Herschell gets a job at a local turkey farm, where he meets two scientists who are experimenting by testing certain chemicals on turkey meat. Herschell agrees to participate in a test by eating some of the turkey meat; to convince him to agree, the scientists bribe him with more marijuana. After eating the whole turkey, he passes out on the farm. He suffers a seizure, and the two scientists later find him, and, worried about being investigated about the possible death of Herschell, they dump his body in the woodlands. But Herschell is not dead—he wakes up to find he has a giant turkey's head in place of his own head. He is also still addicted to drugs, but, instead of smoking marijuana, he now craves the blood of other addicts.
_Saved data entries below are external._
This is an optimization exercise on Yosys and OpenROAD, whose aim is small area and few clock cycles per item, not a production implementation.
The RTL was checked by simulation tests, not by an equivalence proof against the original design.

==> flow/design.v (excerpt) <==
module aes128_enc (
    input  wire         clk,
    input  wire         rst,         
    input  wire         start,
    input  wire [127:0] key,
    input  wire [127:0] block_in,
    output wire         ready,
    output reg          done,
    output wire [127:0] block_out
);
    reg  [7:0]  idle_q;
    wire        idle = idle_q[0];
    reg  [7:0]  rcon;
    wire        last = (rcon == 8'h36);
    reg [127:0] state;               
    reg [127:0] round_key;           
    assign ready = idle;
    wire [127:0] shifted;
    genvar r, c;
    generate
        for (c = 0; c < 4; c = c + 1) begin : g_col
            for (r = 0; r < 4; r = r + 1) begin : g_row
                assign shifted[127-8*(4*c+r) -: 8] = state[127-8*(4*(((c+r)%4))+r) -: 8];
            end
        end
    endgenerate
    assign block_out = shifted ^ round_key;
    function [7:0] xtime;
        input [7:0] a;
        xtime = {a[6:0], 1'b0} ^ (a[7] ? 8'h1b : 8'h00);
    endfunction
    wire [127:0] mixed;
    generate
        for (c = 0; c < 4; c = c + 1) begin : g_mix
            wire [7:0] a0 = shifted[127-32*c -: 8];
            wire [7:0] a1 = shifted[119-32*c -: 8];
            wire [7:0] a2 = shifted[111-32*c -: 8];
            wire [7:0] a3 = shifted[103-32*c -: 8];
            wire [7:0] p01 = a0 ^ a1;
            wire [7:0] p12 = a1 ^ a2;
            wire [7:0] p23 = a2 ^ a3;
            wire [7:0] p30 = a3 ^ a0;
  ...
export LEC_CHECK = 0
export CAP_MARGIN = 20
export CELL_PAD_IN_SITES_DETAIL_PLACEMENT = 0
export CELL_PAD_IN_SITES_GLOBAL_PLACEMENT = 1
export CORE_MARGIN = 2
export CORE_UTILIZATION = 65
export CTS_BUF_LIST = sky130_fd_sc_hd__clkbuf_4 sky130_fd_sc_hd__clkbuf_8
export SLEW_MARGIN = 20
create_clock -name core_clock -period 8.0 [get_ports {clk}]
standard.sh (not shown) runs the stock make flow with config.mk's settings and CLKGATE_MAP_FILE= SYNTH_SCRIPT=/design/flow/synth_recipe.tcl, a recipe that flattens the netlist after the stock synthesis.
==> flow/flow/run.sh <==
#!/bin/bash
# Own layout flow: the standard flow (standard.sh) unchanged except for
# ABC's technology mapping in synthesis, which uses flow/abc_map.script
# (area-oriented mapping) in place of ORFS's speed script. Yosys's passes,
# register names, floorplan, placement, CTS, routing and finish are the
# standard flow's. Run in the standard flow's work folder: bash flow/run.sh
set -euo pipefail
W=$(pwd)
F=$W/flow

# Synthesis script: synth_recipe.tcl with the abc call's -script replaced.
{
  head -n 1 synth_recipe.tcl
  cat <<TCL
proc abc {args} {
  set i [lsearch -exact \$args -script]
  if {\$i >= 0} { lset args [expr {\$i + 1}] $F/abc_map.script }
  yosys abc {*}\$args
}
TCL
  tail -n +2 synth_recipe.tcl
} > my_synth.tcl

sed "s#$W/synth_recipe.tcl#$W/my_synth.tcl#g" standard.sh > my_standard.sh
grep -q "my_synth.tcl" my_standard.sh

bash my_standard.sh \
  ADDER_MAP_FILE= \
  BUFFER_PORTS_ARGS="-buffer_cell sky130_fd_sc_hd__buf_1" \
  CTS_ARGS="-sink_clustering_enable -repair_clock_nets -dont_use_dummy_load -buf_list {sky130_fd_sc_hd__clkbuf_4 sky130_fd_sc_hd__clkbuf_8}" \
  finish > flow_make.log 2>&1
==> flow/flow/abc_map.script <==
&get -n
&dch
&nf -R 1000
&put
Testbench counts at the start, summed over its fixed seeds: cycles 16,008, blocks 1,600.
Then changed:
--- a/flow/flow/run.sh
+++ b/flow/flow/run.sh
@@ -29,3 +29,3 @@
   BUFFER_PORTS_ARGS="-buffer_cell sky130_fd_sc_hd__buf_1" \
-  CTS_ARGS="-sink_clustering_enable -repair_clock_nets -dont_use_dummy_load -buf_list {sky130_fd_sc_hd__clkbuf_4 sky130_fd_sc_hd__clkbuf_8}" \
+  CTS_ARGS="-sink_clustering_enable -repair_clock_nets -dont_use_dummy_load -sink_clustering_size 16 -sink_clustering_max_diameter 80 -buf_list {sky130_fd_sc_hd__clkbuf_4 sky130_fd_sc_hd__clkbuf_8}" \
   finish > flow_make.log 2>&1
- CELL_PAD_IN_SITES_GLOBAL_PLACEMENT: 1 -> 0
- CORE_UTILIZATION: 65 -> 72
After rerunning:
- The changed run passed the timing, DRC and antenna checks
- cell count came out lower by 2.1%
- worst hold slack is worse by 0.014 ns
- global-route usage goes up by 4.7 points
- routed wire length increases by 0.75%
- design area is lower by 1.4%
- via count increases by 2.1%
- sequential share of layout area grows by 0.21 points
- sequential cell count stays the same
- die area fell by 9.6%
Then changed:
- CELL_PAD_IN_SITES_GLOBAL_PLACEMENT: 0 -> 1
- CORE_UTILIZATION: 72 -> 65
Utilization falls by 7.3 points.
Design area rises by 0.38%.
Worst setup slack improved by 0.046 ns.
Global-route usage falls by 5.0 points.
Area after synthesis is unchanged.
Maximum frequency rises by 0.64%.
Count of clock-buffer cells in the layout falls by 2.
Sequential share of layout area is about the same.

========
Setup of the reference run:
aes128_enc, a different RTL version from the one above (not shown whole).
Size in the first run: ~3900 cells after synthesis, ~270 flip-flops, roughly 390 I/O pins.
clock: 8.0 ns
lec_check: 0
cap_margin: 20
cell_pad_in_sites_detail_placement: 0
cell_pad_in_sites_global_placement: 0
core_margin: 2
core_utilization: 72
cts_buf_list: sky130_fd_sc_hd__clkbuf_4 sky130_fd_sc_hd__clkbuf_8
slew_margin: 20
==> flow/flow/run.sh <==
#!/bin/bash
# Own layout flow: the standard flow (standard.sh) unchanged except for
# ABC's technology mapping in synthesis, which uses flow/abc_map.script
# (area-oriented mapping) in place of ORFS's speed script. Yosys's passes,
# register names, floorplan, placement, CTS, routing and finish are the
# standard flow's. Run in the standard flow's work folder: bash flow/run.sh
set -euo pipefail
W=$(pwd)
F=$W/flow

# Synthesis script: synth_recipe.tcl with the abc call's -script replaced.
{
  head -n 1 synth_recipe.tcl
  cat <<TCL
proc abc {args} {
  set i [lsearch -exact \$args -script]
  if {\$i >= 0} { lset args [expr {\$i + 1}] $F/abc_map.script }
  yosys abc {*}\$args
}
TCL
  tail -n +2 synth_recipe.tcl
} > my_synth.tcl

sed "s#$W/synth_recipe.tcl#$W/my_synth.tcl#g" standard.sh > my_standard.sh
grep -q "my_synth.tcl" my_standard.sh

bash my_standard.sh \
  ADDER_MAP_FILE= \
  BUFFER_PORTS_ARGS="-buffer_cell sky130_fd_sc_hd__buf_1" \
  CTS_ARGS="-sink_clustering_enable -repair_clock_nets -dont_use_dummy_load -sink_clustering_size 12 -sink_clustering_max_diameter 60 -buf_list {sky130_fd_sc_hd__clkbuf_4 sky130_fd_sc_hd__clkbuf_8}" \
  finish > flow_make.log 2>&1
Scripts as last shown in full above: flow/flow/abc_map.script
The reference run was carried through to the last stage, and its layout satisfied the timing, DRC and antenna checks.
Testbench counts of the reference run, summed over its fixed seeds: cycles 16,008, blocks 1,600.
He comes to Anne for help, and at first she agrees. However, after Herschell kills three people to appease his habit, Anne finally appeals to two friends to stop Herschell by beheading him with a machete. Just as the turkey-headed Herschell is killed, the action jumps back to Herschell again waking up in the woods—the entire sequence in which Herschell has a turkey head was only a hallucination. He is discovered by the owner of the turkey farm, who contacts Angel at the rehab center where she volunteers. Angel comes to collect Herschell and, after urging him to pray to God for assistance, takes him to the center to recover from his addiction. At the film's end, Herschell is reunited with a joyous Anne.

Throughout the film, director Brad Grinter periodically appears to offer his commentary on the action.

==Cast==
- Steve Hawkes as Herschell
- Dana Cullivan as Ann
- Heather Hughes as Angel
- Bob Currier
- Anne Shearin
- Linda Past
- Debbie Smith
- Sandy Kneelen
- Domink Grutta
- Randy Grinter

==Release==

===Home media===
The film was released on DVD by Image Entertainment on September 24, 2002. Image re-released the film as a part of its "Freak Show Box Set" on February 3, 2004. It was last released by Frolic Pictures as a double-feature with The Pyx on May 1, 2018.

==Reception==

Dennis Schwartz from Ozus' World Movie Reviews gave the film a grade C+, writing, "Everything about this movie is Ed Wood bad, from the acting, the screenplay and production values. It's so bad a film, that it demands to be seen by those who call themselves weird film addicts or those who just have a perverse need to see a film that's so unbelievable it must be seen to be believed." Bill Gibron from PopMatters listed the film as one of his guilty pleasures, writing, "The kinetic, freestyle editing, the endless shots of Grinter babbling like an improvising, smut peddling Criswell, and actors who play dead by wincing and wiggling as all the while effects gore F/X across their face makes Blood Freak a first-rate crazed capon caper." G. Noel Gross from DVD Talk recommended the film, writing, "Abandon all hope of comprehension and savor the abject carnage unleashed by this turkey-headed dope fiend."
Joseph A. Ziemba from Bleeding Skull! enjoyed the film, writing, "Blood Freak is a trash film revelation. Peerless, disturbed, and completely stupid, it’s a glorification of all things crooked and perplexing in 70s exploitation films."